Your task ▸ Find every line in the entries that holds the string "part" and report it.

Records to process ▸

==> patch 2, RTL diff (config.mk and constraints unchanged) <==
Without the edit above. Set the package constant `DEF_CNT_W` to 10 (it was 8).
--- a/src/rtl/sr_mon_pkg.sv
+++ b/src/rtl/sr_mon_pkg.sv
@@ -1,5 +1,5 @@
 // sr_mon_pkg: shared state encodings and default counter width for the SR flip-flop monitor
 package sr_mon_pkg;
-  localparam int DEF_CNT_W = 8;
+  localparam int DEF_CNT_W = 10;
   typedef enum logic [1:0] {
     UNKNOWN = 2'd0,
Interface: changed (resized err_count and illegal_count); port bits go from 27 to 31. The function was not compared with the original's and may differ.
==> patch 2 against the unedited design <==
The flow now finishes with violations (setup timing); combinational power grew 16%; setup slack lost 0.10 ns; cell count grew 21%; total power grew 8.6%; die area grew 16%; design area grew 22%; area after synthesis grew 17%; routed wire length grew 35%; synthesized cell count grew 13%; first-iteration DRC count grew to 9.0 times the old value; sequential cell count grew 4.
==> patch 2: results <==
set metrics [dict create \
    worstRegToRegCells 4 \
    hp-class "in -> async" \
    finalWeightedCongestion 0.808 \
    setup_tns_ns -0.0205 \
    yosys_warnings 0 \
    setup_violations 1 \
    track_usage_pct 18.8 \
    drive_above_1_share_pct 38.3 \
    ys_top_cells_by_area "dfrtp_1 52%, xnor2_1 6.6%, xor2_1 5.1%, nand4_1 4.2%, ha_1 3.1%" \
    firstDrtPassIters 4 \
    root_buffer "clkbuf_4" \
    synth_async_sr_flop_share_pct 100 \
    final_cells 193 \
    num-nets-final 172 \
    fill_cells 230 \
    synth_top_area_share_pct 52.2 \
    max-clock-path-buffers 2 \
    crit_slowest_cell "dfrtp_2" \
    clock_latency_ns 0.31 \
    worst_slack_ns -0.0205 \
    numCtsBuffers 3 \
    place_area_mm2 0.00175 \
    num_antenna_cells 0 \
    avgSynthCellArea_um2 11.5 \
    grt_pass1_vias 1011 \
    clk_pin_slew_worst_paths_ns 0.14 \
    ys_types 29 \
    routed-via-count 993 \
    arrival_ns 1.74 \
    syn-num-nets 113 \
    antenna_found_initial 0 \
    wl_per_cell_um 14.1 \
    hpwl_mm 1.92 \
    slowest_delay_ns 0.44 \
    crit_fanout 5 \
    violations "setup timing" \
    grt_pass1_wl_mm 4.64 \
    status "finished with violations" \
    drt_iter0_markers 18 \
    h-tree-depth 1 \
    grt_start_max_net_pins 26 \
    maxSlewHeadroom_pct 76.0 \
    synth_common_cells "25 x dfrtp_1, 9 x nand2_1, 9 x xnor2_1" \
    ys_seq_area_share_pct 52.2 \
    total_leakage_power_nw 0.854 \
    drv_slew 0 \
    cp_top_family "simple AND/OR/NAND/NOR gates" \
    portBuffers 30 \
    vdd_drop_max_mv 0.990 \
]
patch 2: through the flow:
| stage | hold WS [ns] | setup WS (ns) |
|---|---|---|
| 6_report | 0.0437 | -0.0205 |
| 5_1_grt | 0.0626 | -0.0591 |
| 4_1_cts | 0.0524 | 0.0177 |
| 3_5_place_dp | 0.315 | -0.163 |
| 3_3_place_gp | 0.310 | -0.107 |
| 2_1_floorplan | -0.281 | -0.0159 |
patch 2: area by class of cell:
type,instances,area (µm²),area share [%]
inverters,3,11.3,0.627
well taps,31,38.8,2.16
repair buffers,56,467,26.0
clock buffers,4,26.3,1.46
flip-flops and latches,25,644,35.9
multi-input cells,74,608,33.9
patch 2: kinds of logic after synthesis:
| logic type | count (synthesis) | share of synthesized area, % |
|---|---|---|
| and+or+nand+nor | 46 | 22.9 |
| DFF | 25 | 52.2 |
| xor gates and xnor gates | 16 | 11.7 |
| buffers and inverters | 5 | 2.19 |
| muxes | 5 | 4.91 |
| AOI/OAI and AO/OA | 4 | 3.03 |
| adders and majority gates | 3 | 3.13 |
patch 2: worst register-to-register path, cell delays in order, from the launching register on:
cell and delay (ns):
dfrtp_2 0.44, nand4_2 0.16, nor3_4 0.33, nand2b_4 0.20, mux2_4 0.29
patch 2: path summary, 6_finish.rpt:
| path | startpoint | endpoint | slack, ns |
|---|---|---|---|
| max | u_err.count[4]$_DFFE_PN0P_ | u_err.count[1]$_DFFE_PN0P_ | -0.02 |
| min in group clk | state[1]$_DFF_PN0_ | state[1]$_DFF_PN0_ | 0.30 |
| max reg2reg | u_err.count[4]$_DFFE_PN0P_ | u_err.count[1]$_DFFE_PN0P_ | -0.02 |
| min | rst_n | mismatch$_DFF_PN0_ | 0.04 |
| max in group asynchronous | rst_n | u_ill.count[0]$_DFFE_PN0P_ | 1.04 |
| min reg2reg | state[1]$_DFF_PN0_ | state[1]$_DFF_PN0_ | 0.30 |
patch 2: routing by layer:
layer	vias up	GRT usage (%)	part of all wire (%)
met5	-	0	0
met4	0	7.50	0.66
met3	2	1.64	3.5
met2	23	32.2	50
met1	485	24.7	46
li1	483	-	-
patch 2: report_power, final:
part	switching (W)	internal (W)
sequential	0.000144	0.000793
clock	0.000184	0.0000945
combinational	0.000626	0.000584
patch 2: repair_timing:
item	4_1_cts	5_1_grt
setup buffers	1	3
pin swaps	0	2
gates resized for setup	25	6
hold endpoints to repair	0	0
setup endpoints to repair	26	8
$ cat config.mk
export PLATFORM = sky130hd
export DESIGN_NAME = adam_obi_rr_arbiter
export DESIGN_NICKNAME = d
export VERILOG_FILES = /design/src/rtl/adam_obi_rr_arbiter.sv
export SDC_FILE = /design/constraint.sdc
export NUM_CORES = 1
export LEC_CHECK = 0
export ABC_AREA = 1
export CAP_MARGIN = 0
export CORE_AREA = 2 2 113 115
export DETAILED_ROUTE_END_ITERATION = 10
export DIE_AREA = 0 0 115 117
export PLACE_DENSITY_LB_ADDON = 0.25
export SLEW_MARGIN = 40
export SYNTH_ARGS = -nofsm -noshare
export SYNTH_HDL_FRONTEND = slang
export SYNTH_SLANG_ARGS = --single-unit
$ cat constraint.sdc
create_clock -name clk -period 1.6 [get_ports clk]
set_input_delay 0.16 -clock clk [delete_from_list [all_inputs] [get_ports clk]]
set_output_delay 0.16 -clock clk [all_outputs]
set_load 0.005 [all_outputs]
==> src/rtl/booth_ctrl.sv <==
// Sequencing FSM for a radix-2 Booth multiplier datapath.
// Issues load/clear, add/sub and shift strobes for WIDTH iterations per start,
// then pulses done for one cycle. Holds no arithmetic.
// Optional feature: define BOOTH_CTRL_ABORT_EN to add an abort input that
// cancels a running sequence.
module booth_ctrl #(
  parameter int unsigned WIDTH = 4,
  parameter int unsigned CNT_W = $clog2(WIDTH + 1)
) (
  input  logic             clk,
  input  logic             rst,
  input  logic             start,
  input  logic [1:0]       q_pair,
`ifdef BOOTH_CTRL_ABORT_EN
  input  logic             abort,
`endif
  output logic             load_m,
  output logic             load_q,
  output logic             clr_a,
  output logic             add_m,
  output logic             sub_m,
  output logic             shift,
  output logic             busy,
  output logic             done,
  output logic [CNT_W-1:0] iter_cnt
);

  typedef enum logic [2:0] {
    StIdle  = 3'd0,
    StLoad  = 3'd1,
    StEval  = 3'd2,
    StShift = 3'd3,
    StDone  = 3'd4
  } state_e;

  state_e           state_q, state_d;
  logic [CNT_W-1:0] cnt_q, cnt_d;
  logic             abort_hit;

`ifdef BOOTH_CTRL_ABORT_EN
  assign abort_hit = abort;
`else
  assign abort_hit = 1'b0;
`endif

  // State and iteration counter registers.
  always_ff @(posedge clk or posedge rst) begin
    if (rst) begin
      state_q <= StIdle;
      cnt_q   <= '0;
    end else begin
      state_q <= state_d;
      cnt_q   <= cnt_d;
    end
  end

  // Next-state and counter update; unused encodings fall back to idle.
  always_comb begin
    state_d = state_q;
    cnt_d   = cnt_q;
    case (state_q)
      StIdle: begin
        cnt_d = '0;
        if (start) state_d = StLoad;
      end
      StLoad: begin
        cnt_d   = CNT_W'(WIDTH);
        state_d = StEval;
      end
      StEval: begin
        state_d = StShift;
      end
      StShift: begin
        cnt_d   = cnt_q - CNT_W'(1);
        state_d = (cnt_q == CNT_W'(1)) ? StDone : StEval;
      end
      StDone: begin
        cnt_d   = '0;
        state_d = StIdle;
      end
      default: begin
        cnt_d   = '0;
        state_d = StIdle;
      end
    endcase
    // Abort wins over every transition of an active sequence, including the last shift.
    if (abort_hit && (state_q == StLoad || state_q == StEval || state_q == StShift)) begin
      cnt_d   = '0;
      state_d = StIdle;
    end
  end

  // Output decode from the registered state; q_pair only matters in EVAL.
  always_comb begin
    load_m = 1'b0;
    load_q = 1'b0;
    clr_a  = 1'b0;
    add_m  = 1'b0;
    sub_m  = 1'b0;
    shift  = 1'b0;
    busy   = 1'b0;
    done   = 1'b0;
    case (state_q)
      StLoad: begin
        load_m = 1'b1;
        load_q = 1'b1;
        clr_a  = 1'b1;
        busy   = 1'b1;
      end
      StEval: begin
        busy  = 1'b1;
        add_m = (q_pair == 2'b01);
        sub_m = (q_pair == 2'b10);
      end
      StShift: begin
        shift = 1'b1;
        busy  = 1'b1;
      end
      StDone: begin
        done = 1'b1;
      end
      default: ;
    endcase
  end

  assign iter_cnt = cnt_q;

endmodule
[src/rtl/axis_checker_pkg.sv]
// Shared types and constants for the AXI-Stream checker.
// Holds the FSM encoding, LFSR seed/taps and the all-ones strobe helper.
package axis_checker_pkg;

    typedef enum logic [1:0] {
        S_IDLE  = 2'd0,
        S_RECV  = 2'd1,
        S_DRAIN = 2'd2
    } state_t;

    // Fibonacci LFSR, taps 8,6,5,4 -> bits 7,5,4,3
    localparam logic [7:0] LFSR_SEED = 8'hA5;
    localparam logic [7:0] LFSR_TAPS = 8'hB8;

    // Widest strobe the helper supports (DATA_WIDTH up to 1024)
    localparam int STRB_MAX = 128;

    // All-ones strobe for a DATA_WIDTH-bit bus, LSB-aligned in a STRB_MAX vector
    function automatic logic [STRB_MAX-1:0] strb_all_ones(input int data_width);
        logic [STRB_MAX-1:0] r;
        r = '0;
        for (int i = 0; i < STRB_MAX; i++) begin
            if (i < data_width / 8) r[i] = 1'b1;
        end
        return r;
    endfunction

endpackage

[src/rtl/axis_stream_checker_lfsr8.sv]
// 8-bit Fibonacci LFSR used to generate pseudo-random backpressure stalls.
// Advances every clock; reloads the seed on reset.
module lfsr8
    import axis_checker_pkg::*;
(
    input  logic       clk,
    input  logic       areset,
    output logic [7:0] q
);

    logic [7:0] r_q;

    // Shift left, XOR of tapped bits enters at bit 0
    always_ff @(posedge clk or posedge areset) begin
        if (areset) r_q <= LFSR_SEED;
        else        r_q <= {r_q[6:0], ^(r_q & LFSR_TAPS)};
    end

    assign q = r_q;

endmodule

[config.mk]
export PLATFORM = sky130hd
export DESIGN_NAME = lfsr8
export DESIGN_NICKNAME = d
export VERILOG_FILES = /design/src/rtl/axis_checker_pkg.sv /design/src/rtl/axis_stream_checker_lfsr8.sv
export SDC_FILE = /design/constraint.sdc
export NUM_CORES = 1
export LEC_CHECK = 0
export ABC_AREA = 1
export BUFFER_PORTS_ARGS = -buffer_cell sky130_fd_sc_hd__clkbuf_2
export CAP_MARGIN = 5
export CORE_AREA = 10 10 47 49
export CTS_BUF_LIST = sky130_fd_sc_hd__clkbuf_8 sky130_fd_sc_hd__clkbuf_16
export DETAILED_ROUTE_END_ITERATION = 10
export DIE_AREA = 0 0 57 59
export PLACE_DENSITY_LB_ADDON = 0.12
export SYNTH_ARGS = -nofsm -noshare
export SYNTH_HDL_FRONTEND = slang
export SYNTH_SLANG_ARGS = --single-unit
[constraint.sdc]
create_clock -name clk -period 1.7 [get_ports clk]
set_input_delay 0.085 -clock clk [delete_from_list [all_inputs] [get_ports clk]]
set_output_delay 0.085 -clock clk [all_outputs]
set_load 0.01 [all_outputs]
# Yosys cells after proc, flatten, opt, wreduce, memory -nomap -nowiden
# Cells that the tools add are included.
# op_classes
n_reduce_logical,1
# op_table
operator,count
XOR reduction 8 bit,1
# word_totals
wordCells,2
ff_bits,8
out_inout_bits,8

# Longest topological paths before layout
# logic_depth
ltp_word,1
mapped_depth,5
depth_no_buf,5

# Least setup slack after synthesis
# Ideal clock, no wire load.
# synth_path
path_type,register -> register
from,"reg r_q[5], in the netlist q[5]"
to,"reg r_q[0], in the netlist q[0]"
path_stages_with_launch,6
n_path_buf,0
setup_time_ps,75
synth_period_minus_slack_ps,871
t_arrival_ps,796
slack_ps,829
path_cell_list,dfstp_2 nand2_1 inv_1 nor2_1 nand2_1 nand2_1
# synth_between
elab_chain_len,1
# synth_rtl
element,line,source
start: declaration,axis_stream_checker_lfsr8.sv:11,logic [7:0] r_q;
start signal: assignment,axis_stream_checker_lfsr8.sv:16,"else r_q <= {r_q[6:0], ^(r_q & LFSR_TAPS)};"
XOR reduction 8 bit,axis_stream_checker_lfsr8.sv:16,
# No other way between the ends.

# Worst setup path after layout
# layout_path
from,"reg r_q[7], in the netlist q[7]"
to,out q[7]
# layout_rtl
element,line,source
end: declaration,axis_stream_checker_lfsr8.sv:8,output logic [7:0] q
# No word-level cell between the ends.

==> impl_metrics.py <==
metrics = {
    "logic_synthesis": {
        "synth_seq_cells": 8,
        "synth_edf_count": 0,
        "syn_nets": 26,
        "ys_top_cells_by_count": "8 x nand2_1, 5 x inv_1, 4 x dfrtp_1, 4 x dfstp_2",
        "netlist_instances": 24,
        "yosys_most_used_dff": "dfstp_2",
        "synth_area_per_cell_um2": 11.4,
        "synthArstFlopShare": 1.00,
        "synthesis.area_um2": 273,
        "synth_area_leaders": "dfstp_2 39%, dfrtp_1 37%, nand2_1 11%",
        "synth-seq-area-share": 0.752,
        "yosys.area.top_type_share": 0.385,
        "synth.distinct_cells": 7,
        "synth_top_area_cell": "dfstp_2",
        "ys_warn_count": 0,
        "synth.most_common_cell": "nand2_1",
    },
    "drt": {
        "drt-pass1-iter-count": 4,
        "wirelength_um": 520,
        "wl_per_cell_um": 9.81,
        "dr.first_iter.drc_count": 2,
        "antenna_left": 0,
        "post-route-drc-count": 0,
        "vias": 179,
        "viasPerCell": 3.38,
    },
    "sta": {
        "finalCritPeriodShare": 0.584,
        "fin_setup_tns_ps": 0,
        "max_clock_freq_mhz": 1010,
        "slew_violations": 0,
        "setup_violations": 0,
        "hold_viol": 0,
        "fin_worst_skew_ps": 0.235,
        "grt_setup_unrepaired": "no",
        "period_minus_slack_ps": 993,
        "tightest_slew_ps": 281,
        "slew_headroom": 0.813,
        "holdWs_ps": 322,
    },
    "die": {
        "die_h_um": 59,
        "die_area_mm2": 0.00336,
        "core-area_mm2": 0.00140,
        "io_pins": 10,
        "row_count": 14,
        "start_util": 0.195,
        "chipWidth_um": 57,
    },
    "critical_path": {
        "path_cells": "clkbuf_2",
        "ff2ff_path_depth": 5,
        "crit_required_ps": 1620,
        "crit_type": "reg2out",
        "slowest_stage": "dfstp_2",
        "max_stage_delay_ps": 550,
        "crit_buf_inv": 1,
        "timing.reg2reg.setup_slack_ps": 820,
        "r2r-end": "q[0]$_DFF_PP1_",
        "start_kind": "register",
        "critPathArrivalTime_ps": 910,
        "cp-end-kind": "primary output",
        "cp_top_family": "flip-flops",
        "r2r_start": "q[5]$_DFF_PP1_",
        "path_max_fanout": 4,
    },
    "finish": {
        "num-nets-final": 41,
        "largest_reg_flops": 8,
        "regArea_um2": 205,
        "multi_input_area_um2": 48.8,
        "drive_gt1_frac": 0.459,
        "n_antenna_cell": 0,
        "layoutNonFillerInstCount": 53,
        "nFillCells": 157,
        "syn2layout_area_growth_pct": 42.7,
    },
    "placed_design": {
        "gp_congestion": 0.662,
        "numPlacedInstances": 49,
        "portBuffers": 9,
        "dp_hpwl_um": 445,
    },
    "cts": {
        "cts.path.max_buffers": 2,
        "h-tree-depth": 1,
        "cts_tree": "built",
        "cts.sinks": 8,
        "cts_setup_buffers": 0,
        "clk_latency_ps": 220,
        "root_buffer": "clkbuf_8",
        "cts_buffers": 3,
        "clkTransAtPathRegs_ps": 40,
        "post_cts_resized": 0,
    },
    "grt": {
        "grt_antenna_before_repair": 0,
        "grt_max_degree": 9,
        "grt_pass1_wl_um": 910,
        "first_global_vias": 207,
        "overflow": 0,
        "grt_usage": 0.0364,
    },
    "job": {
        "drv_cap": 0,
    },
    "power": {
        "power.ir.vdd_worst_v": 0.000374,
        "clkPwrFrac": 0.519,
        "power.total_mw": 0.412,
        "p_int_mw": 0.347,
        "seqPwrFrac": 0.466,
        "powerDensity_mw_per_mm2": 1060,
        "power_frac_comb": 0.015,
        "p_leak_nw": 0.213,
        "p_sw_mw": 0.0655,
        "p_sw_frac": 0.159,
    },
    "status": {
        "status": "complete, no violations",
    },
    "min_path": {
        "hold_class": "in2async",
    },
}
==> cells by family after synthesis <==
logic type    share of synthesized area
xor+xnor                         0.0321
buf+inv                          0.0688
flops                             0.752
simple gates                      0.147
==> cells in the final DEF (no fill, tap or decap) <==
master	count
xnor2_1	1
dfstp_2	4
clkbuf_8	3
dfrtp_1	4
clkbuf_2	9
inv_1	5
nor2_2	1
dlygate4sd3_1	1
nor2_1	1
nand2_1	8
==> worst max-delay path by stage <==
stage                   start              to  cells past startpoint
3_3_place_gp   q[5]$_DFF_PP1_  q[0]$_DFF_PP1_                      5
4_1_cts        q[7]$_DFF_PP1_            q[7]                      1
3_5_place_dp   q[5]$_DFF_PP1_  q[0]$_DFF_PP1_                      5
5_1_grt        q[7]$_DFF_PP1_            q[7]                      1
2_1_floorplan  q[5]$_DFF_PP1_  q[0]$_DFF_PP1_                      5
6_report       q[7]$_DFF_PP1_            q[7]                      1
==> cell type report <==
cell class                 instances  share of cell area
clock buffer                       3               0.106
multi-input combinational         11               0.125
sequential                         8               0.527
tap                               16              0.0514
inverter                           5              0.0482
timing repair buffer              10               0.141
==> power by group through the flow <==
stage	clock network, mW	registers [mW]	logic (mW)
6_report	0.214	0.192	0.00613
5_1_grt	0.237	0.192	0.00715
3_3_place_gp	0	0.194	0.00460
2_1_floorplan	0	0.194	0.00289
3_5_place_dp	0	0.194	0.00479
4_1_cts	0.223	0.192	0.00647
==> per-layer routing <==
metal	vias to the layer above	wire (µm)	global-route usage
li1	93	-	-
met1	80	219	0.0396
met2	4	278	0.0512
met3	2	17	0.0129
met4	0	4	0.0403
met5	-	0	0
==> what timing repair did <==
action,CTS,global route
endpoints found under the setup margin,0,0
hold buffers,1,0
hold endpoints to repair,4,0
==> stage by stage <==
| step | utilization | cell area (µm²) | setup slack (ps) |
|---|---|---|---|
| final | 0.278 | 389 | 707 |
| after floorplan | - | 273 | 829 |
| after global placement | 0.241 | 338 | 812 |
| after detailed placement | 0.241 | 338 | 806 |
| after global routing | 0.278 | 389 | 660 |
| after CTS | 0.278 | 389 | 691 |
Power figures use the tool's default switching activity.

--

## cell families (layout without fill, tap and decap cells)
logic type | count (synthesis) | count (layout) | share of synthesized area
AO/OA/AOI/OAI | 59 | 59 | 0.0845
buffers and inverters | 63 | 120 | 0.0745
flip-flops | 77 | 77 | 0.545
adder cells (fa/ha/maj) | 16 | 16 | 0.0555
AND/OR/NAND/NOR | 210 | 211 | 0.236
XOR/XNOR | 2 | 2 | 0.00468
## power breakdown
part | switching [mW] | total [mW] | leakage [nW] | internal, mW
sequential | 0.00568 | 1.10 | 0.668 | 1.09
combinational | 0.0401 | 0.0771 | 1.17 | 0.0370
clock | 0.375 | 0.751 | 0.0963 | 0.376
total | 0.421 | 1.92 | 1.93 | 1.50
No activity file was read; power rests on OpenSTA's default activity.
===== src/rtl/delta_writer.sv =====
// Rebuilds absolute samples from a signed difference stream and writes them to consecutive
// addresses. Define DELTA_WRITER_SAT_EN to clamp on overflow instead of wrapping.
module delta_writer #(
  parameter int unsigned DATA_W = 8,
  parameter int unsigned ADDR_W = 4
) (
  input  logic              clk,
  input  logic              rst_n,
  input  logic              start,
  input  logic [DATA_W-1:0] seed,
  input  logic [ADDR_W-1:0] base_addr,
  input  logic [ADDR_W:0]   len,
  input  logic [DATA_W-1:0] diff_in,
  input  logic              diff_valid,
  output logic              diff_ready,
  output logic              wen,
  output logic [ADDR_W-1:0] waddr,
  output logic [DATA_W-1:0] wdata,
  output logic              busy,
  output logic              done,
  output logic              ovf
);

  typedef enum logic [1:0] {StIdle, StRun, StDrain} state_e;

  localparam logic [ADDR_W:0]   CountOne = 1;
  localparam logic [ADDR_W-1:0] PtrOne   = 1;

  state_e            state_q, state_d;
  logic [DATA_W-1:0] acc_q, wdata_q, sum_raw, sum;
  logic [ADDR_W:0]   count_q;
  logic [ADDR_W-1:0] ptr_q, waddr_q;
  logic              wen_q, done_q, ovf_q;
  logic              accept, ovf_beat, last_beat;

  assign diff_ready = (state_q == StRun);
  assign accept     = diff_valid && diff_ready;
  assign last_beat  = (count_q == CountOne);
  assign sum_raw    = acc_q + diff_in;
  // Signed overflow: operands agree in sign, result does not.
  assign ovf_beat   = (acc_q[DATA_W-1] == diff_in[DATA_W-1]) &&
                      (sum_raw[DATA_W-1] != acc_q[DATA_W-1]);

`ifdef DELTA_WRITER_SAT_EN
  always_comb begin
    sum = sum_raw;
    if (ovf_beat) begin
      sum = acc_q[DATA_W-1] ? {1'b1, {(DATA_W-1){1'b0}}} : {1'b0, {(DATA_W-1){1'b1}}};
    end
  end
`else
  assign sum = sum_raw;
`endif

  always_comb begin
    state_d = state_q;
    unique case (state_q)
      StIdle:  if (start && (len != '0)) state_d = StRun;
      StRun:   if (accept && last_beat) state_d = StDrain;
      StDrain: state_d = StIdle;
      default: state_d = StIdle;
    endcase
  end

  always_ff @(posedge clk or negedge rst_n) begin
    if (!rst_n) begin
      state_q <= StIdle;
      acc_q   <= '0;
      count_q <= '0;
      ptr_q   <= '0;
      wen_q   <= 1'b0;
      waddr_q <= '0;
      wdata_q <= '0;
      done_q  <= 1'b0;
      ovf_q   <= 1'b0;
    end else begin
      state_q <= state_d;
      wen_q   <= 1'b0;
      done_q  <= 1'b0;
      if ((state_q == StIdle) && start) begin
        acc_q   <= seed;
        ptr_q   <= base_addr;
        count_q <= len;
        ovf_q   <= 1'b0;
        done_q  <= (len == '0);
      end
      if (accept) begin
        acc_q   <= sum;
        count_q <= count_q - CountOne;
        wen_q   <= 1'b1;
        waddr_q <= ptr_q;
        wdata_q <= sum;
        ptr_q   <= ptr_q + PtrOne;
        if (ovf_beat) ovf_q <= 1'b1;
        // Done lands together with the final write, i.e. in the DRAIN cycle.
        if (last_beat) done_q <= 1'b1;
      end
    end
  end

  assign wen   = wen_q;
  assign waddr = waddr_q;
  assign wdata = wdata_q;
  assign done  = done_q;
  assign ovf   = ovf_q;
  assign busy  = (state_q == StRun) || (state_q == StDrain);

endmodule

Finished exercise ▸
layer	vias up	GRT usage (%)	part of all wire (%)
part	switching (W)	internal (W)
part | switching [mW] | total [mW] | leakage [nW] | internal, mW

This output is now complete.